In sofferenza è la famiglia “plurale”. Si afferma la famiglia “singolare”. La famiglia con più componenti si muove nella pluralità delle relazioni (figli, reti familiari, associazioni, parrocchie…). Si concepisce nello spazio sociale e politico. Le famiglie “singolari” si muovono in  una logica di protezione, si tengono al riparo, contengono le relazioni e i rapporti sociali. Nelle famiglie senza figli manca un intero arco di relazioni: scuola e organi collegiali, sanità, problemi educativi, feste. Cambia anche il consumo. Vi è l’esplosione di esercizi commerciali e privati che offrono, nella ristorazione (cibi e vivande monouso) e in altri servizi, soluzioni soddisfacenti. Fare la spesa pensando alla famiglia e ai suoi componenti comporta un consumismo attivo. Nei supermercati, purtroppo si vedono pochi bambini, che perdono un’occasione importante di conoscenza e acquisizione di “competenze” (etichette, costi…). Il declino della famiglia e la denatalità ha portato all’esplosione degli animali da compagnia. Nascono nuovi rapporti: scambi di cortesie, informazioni, amicizie tra coloro che hanno un animale domestico. Sembra che l’abbaiare del cane venga sopportato meglio del pianto e dei capricci dei bambini.

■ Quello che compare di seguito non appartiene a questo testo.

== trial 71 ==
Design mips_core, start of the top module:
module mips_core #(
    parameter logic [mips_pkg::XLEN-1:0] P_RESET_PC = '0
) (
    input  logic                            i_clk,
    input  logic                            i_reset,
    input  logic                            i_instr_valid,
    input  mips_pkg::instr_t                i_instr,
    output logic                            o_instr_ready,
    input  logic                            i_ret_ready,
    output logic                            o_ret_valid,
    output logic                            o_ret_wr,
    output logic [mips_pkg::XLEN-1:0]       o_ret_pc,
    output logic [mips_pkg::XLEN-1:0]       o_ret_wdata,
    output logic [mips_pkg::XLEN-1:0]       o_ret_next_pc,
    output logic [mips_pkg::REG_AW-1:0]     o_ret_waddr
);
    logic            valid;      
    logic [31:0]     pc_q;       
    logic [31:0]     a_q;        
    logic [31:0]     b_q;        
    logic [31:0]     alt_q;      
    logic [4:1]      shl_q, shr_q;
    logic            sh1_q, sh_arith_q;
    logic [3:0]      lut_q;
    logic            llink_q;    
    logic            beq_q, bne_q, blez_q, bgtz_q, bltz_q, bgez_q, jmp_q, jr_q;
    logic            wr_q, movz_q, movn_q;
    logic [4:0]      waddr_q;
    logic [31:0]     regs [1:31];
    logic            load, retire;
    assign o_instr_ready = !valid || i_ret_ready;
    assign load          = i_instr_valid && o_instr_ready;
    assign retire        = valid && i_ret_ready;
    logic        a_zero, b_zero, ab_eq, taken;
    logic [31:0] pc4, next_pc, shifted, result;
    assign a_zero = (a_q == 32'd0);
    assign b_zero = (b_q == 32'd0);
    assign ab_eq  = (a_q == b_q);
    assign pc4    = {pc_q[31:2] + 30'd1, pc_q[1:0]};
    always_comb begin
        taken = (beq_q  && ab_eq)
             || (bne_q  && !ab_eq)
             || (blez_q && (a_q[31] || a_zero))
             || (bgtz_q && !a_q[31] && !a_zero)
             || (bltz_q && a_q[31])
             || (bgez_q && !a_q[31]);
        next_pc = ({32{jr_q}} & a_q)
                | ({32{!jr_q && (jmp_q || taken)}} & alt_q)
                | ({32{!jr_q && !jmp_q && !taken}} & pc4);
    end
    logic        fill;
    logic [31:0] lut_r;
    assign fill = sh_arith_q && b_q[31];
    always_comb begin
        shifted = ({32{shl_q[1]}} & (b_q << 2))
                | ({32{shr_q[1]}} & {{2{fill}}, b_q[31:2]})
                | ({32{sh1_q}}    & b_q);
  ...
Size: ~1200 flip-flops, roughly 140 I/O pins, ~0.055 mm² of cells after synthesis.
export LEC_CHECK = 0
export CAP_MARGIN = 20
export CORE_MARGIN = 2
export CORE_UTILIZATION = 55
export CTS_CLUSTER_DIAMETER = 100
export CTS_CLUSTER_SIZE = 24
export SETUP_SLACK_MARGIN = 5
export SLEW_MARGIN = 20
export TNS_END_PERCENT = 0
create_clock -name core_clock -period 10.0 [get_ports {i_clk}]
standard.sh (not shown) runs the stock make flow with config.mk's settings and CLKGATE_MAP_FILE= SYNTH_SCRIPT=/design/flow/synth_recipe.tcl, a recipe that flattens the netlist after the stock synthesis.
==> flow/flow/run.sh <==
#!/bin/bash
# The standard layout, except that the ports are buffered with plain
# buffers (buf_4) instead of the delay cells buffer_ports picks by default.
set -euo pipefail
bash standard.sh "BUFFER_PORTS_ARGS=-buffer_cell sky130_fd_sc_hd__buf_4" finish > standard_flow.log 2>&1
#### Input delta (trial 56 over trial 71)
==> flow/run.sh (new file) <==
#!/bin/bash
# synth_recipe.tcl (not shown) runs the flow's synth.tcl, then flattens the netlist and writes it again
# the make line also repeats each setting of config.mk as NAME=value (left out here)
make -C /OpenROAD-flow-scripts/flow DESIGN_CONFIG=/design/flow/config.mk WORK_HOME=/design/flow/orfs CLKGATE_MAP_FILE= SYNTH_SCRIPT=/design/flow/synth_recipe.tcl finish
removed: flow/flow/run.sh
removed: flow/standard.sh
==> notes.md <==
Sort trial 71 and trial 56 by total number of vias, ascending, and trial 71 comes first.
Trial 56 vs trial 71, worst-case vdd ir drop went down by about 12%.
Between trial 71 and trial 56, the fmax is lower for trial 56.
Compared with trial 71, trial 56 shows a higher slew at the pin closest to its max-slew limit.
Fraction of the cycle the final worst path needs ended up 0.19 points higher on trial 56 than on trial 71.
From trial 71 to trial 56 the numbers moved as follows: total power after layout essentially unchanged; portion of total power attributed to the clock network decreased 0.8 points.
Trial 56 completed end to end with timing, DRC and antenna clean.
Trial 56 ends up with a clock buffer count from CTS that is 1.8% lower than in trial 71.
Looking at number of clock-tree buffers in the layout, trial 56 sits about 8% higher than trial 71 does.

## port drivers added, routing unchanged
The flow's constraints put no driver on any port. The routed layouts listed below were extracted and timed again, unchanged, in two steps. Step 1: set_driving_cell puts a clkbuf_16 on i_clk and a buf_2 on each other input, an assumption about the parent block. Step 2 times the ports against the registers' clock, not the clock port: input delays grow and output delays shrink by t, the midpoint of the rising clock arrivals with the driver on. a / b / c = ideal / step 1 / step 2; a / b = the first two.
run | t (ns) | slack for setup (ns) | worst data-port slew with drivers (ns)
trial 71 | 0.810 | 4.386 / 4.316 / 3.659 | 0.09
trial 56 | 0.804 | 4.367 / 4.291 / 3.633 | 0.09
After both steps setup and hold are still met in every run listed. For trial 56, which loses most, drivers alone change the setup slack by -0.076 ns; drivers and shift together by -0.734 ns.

La famiglia, purtroppo, non gode simpatia. Si è tirata in ballo nella pandemia per i contagi familiari (i bambini portatori di virus), la scarsa cooperazione nella didattica a distanza, si è scoperta pure la povertà nelle case di tante famiglie; non sono mancate, però, riflessioni durante il lockdown sulla sua resilienza e creatività.Ma tutte le promesse della pandemia sono andate perdute. Oggi la famiglia è tirato in ballo per le violenze, i femminicidi, infanticidi, adolescenti in fuga. L’immagine della famiglia non è positiva. Se si dovessero raccogliere i titoli dei giornali, della televisione non ci sarebbero elementi per invogliare i giovani a  porla tra le mete possibili di un percorso affettivo e sentimentale. Si parla solo e male di famiglia patriarcale!

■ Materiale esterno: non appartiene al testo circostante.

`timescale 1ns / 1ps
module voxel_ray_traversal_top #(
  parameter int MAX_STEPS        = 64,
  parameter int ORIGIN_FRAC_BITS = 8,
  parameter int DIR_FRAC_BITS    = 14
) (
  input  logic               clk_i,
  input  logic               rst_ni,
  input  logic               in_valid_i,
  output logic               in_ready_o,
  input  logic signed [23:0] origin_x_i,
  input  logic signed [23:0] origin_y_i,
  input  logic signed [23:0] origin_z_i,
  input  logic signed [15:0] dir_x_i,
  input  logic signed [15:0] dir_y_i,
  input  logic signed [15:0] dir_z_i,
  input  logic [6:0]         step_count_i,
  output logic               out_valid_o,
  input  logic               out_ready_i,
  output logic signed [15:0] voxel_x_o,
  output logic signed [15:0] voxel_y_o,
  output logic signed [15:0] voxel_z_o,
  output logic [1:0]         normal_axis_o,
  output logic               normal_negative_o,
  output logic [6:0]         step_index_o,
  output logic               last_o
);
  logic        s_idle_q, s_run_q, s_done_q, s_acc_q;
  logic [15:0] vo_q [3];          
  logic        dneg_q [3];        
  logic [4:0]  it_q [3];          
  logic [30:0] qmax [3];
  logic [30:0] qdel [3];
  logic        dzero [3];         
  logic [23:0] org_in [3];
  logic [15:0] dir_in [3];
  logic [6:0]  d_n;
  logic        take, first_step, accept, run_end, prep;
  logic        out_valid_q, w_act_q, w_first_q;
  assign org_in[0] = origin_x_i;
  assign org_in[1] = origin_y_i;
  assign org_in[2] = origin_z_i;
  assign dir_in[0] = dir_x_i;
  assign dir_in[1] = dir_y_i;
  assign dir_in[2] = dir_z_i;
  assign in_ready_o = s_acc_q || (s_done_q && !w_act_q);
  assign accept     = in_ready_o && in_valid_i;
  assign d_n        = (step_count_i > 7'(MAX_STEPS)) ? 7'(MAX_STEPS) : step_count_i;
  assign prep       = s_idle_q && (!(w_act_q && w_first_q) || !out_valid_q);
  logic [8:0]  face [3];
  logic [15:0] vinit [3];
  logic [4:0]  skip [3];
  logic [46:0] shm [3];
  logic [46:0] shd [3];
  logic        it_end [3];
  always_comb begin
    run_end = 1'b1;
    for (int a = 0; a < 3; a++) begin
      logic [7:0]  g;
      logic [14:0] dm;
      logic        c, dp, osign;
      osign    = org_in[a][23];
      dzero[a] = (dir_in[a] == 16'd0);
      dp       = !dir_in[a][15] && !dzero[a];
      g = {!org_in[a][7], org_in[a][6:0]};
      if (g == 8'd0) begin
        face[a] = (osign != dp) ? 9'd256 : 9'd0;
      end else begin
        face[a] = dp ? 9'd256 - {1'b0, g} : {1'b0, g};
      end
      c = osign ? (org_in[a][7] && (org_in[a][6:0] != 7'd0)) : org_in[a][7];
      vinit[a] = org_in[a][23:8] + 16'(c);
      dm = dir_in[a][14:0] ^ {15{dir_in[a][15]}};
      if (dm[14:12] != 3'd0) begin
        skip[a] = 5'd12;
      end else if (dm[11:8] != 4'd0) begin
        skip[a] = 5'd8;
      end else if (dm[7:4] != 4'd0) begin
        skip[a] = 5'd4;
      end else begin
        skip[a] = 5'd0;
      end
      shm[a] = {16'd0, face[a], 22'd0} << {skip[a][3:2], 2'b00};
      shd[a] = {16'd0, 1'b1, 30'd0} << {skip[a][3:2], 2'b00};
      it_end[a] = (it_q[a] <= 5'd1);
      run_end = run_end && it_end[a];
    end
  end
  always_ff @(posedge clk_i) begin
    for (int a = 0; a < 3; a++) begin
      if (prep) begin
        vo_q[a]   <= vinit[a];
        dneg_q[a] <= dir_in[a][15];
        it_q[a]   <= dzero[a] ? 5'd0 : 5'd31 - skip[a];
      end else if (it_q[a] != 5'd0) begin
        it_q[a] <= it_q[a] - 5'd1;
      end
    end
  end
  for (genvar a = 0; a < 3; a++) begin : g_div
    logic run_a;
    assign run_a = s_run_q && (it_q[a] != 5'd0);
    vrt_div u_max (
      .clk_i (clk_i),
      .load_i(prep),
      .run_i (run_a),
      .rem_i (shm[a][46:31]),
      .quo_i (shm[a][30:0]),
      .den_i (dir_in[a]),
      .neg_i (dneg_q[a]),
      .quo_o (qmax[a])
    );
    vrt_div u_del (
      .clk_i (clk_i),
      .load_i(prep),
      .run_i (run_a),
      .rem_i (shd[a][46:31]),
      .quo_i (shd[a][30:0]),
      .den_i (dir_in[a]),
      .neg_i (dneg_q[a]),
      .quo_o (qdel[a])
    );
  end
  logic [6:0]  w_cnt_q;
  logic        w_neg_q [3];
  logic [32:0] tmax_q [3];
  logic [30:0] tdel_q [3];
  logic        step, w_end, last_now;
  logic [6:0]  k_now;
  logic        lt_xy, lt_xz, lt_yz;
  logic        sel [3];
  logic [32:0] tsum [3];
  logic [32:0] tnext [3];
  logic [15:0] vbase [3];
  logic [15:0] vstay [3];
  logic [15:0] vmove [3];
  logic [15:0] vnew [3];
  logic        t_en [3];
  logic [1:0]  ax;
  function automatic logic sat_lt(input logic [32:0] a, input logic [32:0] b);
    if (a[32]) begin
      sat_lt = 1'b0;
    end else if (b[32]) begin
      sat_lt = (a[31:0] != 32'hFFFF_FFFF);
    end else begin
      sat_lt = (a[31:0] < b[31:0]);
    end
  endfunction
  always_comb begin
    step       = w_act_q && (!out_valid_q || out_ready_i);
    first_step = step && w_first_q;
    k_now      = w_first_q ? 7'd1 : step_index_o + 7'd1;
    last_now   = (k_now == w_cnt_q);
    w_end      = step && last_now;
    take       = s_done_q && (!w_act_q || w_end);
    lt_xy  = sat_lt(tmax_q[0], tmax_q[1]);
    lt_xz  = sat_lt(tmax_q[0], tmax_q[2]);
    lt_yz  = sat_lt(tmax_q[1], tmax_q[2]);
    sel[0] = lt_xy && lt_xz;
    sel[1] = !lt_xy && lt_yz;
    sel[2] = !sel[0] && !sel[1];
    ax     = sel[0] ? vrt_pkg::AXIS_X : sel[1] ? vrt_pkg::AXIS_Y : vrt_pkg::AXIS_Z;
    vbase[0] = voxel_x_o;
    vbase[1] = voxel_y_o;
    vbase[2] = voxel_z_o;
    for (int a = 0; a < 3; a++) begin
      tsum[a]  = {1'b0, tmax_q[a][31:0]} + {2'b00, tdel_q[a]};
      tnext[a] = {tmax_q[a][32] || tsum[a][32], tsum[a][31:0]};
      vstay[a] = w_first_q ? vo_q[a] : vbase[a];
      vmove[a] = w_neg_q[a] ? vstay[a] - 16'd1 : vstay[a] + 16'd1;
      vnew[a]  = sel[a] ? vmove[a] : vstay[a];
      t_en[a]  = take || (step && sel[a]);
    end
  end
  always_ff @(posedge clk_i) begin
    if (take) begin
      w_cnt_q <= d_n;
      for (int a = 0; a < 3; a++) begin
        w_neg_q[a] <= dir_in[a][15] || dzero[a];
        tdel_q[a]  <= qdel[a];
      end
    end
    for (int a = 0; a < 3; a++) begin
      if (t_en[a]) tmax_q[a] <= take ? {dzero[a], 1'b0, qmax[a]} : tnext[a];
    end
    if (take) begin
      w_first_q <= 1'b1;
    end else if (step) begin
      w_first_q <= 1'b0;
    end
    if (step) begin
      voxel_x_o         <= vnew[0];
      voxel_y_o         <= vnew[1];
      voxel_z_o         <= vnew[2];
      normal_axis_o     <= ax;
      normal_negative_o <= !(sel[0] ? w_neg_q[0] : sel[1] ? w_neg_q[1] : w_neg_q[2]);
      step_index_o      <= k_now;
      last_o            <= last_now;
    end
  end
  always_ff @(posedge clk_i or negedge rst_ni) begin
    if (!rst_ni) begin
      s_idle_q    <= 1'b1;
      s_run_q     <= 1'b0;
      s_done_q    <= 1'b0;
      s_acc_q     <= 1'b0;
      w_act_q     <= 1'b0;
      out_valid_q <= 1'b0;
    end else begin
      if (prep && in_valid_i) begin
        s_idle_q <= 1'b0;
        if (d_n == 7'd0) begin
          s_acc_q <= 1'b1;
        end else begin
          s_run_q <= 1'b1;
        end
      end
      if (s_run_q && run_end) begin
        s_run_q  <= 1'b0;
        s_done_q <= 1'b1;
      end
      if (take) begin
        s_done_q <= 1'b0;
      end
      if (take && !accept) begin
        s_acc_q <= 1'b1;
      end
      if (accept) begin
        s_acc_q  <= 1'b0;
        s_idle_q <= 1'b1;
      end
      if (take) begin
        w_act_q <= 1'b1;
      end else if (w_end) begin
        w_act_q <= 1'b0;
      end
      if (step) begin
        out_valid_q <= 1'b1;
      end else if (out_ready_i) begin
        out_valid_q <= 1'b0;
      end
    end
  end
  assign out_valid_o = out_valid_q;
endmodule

Dove stiamo andando? Come cambia il volto della comunità? sono domande ineludibili. Una società “senza famiglia” muta l’economia e la società, la politica della casa, del lavoro… Quali possono essere le politiche, anche locali, per soddisfare i bisogni mutati delle famiglie e promuovere, comunque, la natalità, sanare le distanze esistenziali e generazionali, ripensare l’assistenza agli anziani?